Het certificeren van vermogen is een aantrekkelijke mogelijkheid om vermogen over te dragen, zonder de touwtjes uit handen te geven. Zorg alleen wel dat de afspraken ook op lange termijn aansluiten bij de wensen van uw naasten.
Een praktijkvoorbeeld
Na het onverwachte overlijden van haar man bleef een klant achter met haar twee jongvolwassen zonen. Zijn nalatenschap van ruim tien miljoen euro wil ze op een goede manier beheren, zonder dat de kinderen op korte termijn over het hele bedrag kunnen beschikken.
Ze wil hen eerst leren omgaan met het beheer van het vermogen. Het certificeren van het vermogen bleek een uitkomst. Certificeren zorgt voor een scheiding tussen de zeggenschap en het economisch belang van het vermogen, onder andere het recht op dividend. Hierbij kregen de zoons op papier het eigendom, maar werd het vermogen beheerd door hun moeder samen met een vermogensbeheerder van de bank. Tweemaal per jaar bespreken moeder en de zoons samen met de vermogensbeheerder de voortgang van de beleggingen. En jaarlijks krijgen de zoons als certificaathouders een bedrag uitgekeerd. Hiermee kunnen zij de box 3 belasting betalen en hebben zij een aanvulling op hun inkomen.
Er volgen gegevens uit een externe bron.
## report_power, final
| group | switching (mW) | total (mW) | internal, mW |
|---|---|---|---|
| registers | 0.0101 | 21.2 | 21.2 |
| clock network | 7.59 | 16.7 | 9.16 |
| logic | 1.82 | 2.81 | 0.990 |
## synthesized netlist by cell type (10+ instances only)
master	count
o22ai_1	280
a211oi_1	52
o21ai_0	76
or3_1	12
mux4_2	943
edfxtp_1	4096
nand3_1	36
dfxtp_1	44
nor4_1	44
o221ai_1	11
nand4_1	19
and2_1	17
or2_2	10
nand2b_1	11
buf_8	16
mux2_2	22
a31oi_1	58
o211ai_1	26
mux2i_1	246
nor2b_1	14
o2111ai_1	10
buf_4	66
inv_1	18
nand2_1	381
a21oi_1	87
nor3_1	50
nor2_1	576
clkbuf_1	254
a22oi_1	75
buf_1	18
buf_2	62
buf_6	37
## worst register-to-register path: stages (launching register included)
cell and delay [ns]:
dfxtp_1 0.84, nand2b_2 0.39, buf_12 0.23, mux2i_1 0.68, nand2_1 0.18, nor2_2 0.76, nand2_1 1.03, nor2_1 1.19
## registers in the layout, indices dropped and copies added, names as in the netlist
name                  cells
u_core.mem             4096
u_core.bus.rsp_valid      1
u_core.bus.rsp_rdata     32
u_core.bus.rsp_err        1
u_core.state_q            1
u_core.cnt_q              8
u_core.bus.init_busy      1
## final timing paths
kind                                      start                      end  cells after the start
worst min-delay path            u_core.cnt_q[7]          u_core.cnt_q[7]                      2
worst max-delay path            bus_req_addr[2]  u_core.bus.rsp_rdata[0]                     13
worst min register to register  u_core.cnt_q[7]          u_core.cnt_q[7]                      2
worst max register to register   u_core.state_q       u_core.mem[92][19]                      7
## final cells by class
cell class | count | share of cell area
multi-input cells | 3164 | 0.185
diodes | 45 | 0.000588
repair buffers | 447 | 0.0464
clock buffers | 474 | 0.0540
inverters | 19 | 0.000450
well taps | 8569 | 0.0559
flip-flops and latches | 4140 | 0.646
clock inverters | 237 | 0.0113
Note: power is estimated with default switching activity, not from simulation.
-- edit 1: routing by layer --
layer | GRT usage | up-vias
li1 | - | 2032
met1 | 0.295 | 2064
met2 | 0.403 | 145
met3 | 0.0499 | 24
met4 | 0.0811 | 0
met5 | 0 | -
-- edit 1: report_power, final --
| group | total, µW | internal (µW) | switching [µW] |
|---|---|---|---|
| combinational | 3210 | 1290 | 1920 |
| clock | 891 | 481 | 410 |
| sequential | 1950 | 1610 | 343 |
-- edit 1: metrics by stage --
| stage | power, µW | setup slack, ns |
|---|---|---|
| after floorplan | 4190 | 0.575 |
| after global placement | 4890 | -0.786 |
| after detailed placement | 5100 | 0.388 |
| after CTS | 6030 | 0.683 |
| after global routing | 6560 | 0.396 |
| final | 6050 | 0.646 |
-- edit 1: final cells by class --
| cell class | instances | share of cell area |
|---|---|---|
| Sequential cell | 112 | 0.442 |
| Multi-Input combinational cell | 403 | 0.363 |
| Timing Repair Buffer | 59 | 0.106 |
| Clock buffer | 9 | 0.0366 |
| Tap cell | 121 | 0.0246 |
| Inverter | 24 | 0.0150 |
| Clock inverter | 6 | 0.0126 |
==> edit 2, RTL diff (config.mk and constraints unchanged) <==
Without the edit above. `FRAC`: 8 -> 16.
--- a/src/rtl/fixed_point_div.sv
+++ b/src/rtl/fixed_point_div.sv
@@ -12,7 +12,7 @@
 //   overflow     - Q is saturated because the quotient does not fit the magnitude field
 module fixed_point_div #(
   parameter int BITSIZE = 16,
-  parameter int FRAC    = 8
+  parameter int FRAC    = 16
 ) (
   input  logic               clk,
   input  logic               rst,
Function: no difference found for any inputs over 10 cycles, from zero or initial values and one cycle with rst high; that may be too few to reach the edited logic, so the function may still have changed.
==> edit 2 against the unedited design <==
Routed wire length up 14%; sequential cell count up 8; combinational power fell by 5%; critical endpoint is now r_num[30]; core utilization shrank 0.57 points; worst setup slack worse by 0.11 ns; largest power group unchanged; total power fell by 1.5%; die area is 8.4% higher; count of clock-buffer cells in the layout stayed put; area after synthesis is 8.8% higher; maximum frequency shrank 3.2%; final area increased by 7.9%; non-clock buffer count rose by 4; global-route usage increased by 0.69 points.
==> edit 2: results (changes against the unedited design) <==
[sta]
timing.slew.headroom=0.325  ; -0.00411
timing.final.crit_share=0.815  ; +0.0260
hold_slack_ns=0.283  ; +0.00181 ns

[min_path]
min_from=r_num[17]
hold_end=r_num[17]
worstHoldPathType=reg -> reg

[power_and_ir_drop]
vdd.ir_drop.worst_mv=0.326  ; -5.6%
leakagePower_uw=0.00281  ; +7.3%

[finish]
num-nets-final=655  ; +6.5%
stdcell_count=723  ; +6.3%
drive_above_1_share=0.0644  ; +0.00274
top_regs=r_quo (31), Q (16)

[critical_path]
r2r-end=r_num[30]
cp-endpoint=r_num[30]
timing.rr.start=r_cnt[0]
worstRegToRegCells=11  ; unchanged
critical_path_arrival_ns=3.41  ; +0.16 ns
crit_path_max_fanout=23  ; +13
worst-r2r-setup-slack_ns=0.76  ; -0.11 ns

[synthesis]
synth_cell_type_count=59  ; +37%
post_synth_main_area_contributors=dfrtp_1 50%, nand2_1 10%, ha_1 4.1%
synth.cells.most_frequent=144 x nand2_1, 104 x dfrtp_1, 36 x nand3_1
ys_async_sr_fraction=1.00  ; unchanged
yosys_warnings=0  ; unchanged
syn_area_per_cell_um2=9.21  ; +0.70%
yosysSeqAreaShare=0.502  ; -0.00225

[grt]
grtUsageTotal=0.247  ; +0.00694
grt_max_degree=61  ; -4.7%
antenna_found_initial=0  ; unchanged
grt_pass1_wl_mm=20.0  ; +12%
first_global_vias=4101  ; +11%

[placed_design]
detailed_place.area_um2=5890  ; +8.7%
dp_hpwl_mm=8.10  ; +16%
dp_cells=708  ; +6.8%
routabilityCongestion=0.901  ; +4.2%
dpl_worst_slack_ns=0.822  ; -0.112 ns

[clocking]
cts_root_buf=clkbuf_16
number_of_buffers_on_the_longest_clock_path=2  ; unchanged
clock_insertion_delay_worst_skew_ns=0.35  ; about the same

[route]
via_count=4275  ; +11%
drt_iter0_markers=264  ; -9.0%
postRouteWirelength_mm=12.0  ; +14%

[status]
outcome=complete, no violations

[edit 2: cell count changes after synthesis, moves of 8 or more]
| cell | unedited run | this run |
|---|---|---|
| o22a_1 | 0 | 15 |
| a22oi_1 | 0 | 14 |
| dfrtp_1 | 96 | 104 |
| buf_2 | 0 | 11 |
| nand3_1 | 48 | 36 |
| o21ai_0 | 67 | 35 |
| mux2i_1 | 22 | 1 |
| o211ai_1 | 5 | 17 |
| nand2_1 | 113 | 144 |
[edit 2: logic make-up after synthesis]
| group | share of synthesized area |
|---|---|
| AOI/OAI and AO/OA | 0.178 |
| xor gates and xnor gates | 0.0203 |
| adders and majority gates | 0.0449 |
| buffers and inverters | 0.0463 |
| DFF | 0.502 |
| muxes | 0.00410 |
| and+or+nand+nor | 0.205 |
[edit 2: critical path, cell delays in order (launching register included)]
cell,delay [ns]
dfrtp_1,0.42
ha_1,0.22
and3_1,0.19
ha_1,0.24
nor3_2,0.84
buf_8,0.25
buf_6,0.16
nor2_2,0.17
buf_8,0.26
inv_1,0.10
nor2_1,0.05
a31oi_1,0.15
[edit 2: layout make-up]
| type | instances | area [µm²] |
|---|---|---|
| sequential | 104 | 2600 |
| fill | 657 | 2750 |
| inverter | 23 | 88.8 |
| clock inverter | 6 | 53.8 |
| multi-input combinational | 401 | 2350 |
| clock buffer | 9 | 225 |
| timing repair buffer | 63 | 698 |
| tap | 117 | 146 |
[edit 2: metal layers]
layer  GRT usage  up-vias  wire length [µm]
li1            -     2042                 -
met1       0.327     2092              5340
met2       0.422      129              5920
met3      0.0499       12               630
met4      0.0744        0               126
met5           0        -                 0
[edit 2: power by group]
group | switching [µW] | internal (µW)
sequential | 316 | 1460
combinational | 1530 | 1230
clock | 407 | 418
Continuïteit van het familiebedrijf
Certificeren wordt van oorsprong door (familie)bedrijven gebruikt om de continuïteit van een onderneming te garanderen. Bijvoorbeeld wanneer de aandelen van het bedrijf over veel familieleden zijn verspreid. Bij certificering worden de aandelen opgenomen in een voor dit doel opgerichte stichting.
De aandelen en daarmee de zeggenschap komen dan niet terecht bij de familieleden maar bij de stichting. De oprichter bepaalt het beleid en de voorwaarden. Bijvoorbeeld de hoogte van de dividenduitkeringen en de regels bij opvolging. De certificaathouders krijgen dividend en profiteren van een waardestijging, maar hebben geen zeggenschap over de bedrijfsvoering.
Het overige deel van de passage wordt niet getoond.